Nothing but the lines below between the line holding "set_output_delay 2.5800 -clock" and the line holding "- GPL_TIMING_DRIVEN: 0 -> not set", inclusive, should appear in the answer, each set down exactly.

▶ _SOURCE MATERIAL_
^^^^

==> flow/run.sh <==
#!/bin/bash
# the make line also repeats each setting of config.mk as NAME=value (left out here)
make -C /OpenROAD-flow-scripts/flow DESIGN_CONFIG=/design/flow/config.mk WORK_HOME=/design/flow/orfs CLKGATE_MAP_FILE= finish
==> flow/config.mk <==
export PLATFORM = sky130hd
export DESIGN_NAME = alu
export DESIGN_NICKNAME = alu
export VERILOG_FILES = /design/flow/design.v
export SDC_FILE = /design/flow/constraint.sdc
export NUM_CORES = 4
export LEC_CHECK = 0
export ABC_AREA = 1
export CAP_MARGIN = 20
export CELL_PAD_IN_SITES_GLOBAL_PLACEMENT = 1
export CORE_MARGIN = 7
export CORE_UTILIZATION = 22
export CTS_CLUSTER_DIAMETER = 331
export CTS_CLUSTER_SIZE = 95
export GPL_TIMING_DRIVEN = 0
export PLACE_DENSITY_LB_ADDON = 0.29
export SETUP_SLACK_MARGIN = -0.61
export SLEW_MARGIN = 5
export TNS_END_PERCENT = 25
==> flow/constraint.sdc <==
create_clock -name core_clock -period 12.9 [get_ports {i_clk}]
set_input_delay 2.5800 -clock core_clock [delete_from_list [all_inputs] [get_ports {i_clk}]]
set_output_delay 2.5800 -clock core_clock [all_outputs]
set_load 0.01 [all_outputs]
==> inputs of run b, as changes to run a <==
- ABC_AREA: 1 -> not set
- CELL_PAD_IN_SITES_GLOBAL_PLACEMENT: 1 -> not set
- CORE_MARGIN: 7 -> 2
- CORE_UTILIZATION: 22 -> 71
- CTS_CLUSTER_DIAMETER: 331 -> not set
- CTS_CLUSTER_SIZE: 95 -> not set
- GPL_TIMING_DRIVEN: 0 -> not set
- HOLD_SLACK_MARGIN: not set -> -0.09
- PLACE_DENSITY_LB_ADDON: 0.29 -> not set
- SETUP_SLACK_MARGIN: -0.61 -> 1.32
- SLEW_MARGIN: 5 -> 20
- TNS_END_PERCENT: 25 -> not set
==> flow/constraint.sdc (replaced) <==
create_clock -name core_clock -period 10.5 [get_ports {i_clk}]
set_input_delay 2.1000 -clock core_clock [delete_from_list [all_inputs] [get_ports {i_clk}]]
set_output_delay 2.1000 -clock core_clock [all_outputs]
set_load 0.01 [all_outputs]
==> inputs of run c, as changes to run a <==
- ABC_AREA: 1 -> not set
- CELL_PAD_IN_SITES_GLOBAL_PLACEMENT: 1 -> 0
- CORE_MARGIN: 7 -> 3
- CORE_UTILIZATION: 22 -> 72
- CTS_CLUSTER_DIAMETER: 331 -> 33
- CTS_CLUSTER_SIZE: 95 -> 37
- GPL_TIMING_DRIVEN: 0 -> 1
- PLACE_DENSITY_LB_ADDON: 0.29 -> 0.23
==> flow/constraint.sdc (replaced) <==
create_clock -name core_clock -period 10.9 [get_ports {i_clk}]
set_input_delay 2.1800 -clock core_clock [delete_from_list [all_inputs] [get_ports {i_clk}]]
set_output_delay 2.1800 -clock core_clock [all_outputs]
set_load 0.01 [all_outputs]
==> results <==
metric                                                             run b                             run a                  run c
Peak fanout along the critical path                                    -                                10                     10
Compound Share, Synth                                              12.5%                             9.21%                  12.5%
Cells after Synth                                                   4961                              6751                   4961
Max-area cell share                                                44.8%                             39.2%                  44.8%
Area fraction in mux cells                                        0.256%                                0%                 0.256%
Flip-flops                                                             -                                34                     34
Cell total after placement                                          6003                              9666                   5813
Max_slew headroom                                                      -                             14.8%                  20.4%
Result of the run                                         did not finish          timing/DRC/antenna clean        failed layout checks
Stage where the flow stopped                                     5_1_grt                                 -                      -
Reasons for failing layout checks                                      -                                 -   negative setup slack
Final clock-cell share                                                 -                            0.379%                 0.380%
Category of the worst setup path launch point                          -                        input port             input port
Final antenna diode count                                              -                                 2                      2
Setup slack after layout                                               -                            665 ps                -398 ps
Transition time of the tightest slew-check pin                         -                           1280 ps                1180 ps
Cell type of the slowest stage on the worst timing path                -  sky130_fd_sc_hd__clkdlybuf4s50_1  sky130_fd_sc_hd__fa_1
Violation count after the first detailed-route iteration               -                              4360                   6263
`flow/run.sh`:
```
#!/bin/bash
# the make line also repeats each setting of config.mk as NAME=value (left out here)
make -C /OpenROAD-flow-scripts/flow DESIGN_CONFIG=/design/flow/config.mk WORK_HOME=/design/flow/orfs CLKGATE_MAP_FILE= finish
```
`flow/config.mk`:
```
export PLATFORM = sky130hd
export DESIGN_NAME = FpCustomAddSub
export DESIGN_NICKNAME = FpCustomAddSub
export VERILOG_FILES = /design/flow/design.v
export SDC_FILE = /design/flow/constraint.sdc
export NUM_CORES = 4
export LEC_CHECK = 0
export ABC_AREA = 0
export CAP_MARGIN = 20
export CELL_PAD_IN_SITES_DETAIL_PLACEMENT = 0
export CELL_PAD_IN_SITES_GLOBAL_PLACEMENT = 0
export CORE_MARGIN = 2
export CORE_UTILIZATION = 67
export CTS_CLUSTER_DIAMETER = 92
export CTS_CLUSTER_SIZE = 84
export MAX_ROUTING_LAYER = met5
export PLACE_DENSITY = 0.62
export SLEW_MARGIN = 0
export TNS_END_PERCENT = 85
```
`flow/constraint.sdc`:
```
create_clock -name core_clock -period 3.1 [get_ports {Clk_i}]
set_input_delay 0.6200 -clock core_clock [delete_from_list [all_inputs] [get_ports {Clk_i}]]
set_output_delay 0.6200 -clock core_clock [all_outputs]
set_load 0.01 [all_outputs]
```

^^^^

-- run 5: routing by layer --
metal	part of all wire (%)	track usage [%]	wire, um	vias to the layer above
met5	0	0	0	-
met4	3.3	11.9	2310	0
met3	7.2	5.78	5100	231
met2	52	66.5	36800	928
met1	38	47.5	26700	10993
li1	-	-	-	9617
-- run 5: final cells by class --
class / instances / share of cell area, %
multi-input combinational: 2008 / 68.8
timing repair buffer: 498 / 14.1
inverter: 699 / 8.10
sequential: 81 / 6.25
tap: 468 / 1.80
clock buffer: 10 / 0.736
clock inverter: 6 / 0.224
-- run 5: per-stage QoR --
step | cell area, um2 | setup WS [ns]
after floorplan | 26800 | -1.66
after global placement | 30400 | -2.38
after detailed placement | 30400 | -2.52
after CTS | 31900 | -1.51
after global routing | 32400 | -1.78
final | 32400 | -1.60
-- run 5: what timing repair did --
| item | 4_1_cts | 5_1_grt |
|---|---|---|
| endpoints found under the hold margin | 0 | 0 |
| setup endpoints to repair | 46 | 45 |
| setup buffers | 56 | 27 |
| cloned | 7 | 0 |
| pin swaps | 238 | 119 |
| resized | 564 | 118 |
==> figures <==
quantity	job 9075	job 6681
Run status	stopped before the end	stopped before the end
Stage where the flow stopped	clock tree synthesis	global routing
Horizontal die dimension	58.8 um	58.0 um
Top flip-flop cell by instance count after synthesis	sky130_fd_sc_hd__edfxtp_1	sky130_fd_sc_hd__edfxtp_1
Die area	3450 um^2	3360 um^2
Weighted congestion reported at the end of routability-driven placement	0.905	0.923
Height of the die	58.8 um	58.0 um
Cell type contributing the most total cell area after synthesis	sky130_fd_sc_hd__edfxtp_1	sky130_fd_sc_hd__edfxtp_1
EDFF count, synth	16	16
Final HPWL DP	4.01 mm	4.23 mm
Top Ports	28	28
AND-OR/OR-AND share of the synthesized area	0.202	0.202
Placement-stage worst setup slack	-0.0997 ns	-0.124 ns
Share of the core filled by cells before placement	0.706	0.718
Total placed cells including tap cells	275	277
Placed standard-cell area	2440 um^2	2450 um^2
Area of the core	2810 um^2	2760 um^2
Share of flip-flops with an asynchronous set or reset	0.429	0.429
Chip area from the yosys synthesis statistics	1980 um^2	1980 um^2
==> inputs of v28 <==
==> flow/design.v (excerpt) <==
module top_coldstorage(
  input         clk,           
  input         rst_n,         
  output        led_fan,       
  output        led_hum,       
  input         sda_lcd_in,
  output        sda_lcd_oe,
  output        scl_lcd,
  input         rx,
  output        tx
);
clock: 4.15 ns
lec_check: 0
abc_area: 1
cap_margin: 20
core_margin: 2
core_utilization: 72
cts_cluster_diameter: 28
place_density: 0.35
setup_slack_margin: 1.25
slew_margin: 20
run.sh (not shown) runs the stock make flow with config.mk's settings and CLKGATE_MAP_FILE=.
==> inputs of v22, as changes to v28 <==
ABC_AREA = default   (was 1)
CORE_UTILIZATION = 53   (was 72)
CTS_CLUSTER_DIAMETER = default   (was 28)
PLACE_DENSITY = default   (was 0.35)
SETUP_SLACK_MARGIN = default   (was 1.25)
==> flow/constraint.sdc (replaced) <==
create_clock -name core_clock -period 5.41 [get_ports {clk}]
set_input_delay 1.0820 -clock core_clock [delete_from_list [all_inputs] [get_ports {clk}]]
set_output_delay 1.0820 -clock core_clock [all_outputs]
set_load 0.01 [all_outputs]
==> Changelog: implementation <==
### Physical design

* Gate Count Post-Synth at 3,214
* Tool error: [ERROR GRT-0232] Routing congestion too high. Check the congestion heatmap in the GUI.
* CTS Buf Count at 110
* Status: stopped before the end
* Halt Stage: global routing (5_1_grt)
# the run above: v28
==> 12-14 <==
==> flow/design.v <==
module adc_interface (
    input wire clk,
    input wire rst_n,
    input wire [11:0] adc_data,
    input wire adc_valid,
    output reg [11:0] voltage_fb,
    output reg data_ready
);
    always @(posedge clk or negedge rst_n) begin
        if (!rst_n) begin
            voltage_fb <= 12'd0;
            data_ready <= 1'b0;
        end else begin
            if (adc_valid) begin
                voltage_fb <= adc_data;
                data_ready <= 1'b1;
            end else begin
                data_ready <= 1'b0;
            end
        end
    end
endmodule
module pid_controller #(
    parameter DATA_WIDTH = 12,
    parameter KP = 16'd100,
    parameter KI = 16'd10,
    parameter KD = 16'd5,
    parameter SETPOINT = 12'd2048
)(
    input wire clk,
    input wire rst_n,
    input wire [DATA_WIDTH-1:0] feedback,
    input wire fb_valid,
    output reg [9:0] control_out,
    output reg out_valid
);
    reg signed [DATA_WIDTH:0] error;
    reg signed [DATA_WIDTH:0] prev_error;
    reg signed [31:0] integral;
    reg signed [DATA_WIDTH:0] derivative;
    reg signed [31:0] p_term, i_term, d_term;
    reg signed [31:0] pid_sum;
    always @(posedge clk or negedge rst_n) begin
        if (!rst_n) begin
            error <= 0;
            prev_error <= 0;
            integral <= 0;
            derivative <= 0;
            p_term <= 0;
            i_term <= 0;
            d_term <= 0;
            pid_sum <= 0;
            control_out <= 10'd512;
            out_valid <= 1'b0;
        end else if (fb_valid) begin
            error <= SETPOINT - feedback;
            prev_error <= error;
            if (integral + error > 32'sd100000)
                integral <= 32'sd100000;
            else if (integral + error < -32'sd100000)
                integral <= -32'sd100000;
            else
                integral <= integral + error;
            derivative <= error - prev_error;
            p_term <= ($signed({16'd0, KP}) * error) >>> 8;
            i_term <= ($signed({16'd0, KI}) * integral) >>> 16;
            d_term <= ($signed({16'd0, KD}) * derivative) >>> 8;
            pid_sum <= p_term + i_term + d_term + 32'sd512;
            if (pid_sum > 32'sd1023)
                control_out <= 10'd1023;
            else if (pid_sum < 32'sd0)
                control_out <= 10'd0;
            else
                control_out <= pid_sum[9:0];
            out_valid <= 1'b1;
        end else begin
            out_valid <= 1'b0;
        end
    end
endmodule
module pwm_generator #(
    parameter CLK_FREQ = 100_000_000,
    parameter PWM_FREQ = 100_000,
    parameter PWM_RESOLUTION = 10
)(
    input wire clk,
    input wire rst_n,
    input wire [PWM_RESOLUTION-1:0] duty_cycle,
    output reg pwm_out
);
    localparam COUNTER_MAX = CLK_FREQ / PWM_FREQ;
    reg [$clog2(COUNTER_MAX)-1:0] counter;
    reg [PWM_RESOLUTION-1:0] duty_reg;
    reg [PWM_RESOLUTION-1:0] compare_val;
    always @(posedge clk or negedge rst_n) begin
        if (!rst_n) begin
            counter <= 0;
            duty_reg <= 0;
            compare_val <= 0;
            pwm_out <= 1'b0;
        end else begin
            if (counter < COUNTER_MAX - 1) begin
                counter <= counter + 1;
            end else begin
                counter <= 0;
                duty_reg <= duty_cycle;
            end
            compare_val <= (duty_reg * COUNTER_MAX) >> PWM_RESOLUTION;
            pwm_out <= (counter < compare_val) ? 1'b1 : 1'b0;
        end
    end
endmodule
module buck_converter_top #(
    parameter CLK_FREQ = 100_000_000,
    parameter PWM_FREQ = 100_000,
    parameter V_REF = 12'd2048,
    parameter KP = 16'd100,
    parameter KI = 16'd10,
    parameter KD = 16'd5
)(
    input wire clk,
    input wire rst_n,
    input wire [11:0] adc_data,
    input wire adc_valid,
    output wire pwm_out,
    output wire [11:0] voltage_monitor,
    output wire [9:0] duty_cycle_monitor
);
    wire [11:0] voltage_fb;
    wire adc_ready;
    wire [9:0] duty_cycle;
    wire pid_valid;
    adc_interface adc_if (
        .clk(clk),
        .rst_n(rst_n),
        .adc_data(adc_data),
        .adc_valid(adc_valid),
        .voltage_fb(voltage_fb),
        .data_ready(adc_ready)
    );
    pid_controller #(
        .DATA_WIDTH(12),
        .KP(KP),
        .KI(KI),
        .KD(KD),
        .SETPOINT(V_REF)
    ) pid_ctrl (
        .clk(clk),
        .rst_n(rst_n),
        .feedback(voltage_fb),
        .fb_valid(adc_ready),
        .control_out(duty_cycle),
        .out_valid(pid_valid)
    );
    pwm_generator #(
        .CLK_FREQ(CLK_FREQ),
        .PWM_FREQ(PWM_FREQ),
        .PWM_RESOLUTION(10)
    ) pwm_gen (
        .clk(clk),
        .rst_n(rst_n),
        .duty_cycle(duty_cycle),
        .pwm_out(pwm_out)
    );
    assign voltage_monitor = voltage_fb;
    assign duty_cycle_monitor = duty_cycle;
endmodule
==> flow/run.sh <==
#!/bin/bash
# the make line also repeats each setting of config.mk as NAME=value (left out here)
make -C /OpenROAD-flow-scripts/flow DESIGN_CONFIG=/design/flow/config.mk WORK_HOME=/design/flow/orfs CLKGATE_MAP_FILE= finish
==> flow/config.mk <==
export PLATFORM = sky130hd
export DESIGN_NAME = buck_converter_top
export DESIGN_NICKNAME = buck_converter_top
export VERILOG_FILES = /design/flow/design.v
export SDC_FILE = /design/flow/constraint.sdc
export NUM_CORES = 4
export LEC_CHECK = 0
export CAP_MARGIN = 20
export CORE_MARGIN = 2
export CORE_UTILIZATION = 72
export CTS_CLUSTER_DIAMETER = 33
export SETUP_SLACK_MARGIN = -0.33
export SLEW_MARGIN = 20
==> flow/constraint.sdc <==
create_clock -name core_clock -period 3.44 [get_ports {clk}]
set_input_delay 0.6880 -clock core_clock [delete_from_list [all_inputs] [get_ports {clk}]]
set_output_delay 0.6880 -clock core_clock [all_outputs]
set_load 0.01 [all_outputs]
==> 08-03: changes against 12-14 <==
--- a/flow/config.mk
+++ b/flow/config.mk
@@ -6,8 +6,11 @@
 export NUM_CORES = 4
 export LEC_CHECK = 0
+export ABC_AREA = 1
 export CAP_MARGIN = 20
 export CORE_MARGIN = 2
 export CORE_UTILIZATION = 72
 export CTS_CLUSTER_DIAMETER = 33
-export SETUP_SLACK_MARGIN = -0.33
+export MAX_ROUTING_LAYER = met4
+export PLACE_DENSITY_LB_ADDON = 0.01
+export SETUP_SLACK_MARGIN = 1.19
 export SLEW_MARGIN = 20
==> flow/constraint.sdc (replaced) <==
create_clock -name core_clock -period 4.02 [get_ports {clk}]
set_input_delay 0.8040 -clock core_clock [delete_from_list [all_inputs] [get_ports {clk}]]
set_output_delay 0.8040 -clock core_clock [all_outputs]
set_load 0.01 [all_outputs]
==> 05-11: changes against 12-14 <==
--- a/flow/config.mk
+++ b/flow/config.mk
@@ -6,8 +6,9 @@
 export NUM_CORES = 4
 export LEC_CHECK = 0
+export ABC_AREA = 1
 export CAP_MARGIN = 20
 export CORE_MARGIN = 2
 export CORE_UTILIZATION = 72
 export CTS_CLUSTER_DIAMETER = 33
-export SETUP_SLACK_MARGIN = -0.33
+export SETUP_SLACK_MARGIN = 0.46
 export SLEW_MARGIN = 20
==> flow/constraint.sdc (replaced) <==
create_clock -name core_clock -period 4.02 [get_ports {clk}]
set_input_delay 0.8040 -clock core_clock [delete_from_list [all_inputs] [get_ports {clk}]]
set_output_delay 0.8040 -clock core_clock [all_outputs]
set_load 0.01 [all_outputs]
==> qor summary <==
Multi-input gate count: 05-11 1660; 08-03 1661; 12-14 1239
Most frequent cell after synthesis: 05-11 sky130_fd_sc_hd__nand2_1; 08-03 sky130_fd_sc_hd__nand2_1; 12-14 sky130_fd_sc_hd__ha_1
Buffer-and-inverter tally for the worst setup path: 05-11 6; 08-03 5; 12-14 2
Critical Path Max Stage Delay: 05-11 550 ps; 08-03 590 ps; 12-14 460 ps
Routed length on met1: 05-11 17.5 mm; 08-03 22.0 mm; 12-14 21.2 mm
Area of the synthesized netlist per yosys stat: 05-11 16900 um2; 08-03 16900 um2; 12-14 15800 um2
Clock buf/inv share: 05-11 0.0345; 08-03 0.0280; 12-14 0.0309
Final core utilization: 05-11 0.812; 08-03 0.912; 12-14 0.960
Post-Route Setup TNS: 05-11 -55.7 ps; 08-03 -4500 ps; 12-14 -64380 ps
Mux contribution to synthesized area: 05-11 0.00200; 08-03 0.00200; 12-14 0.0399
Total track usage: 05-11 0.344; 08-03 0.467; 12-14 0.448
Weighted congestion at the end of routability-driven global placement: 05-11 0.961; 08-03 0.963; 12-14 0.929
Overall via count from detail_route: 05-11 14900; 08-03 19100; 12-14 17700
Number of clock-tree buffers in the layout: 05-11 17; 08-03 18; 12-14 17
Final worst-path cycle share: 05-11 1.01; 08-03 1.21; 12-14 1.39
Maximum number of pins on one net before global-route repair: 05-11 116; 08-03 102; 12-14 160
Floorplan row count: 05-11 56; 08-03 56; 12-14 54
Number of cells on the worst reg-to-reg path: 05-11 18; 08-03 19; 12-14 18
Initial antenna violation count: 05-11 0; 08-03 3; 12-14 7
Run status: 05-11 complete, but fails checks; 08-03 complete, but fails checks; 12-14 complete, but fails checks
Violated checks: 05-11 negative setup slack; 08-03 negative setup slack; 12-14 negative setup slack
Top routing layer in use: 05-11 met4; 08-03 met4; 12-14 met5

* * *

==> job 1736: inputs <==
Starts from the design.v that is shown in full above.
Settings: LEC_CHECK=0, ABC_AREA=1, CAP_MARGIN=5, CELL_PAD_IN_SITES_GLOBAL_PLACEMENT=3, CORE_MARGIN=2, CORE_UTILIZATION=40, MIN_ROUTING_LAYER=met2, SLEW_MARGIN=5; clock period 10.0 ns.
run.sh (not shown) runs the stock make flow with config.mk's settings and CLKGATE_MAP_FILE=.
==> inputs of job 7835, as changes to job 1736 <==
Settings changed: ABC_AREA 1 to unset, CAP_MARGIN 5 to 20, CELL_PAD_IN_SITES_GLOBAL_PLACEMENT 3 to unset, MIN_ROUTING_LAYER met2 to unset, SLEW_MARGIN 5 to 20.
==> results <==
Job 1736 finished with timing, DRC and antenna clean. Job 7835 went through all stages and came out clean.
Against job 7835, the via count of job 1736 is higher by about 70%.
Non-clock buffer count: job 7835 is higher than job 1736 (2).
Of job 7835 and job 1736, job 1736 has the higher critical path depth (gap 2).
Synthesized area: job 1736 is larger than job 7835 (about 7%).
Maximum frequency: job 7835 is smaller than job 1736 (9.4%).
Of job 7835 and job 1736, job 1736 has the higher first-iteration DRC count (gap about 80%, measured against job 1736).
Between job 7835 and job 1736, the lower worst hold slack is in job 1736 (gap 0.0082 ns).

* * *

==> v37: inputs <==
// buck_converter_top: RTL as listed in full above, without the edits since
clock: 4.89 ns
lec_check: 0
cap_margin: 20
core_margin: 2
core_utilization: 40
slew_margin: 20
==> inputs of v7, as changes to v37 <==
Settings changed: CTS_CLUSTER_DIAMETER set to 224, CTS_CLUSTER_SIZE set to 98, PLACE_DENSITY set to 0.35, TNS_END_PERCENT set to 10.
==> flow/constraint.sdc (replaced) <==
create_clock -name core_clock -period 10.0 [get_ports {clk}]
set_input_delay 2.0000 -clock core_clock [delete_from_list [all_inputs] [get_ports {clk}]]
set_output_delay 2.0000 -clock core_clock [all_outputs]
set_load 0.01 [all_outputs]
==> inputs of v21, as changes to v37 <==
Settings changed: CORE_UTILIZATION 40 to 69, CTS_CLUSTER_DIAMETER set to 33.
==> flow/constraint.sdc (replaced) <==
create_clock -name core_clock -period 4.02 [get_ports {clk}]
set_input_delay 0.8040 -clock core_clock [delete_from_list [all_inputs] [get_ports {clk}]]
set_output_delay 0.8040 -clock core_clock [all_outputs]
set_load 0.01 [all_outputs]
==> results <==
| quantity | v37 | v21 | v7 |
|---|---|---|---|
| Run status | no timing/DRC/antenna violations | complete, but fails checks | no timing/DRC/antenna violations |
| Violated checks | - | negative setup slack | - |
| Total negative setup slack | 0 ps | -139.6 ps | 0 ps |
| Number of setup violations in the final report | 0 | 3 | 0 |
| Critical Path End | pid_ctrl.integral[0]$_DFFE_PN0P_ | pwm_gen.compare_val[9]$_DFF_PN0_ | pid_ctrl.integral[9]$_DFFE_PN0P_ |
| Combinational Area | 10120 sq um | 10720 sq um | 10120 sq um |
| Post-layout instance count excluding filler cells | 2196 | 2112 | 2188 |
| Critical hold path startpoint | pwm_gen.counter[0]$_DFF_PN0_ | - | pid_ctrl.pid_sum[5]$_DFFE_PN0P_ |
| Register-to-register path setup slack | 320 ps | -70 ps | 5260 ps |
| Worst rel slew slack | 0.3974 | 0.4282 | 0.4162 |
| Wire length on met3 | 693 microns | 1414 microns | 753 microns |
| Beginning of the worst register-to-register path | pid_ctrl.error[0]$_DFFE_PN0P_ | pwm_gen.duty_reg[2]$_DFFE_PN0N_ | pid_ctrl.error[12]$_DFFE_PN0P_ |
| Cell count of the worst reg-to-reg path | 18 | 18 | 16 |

^^^^

▶ _COMPLETED EXERCISE_
set_output_delay 2.5800 -clock core_clock [all_outputs]
set_load 0.01 [all_outputs]
==> inputs of run b, as changes to run a <==
- ABC_AREA: 1 -> not set
- CELL_PAD_IN_SITES_GLOBAL_PLACEMENT: 1 -> not set
- CORE_MARGIN: 7 -> 2
- CORE_UTILIZATION: 22 -> 71
- CTS_CLUSTER_DIAMETER: 331 -> not set
- CTS_CLUSTER_SIZE: 95 -> not set
- GPL_TIMING_DRIVEN: 0 -> not set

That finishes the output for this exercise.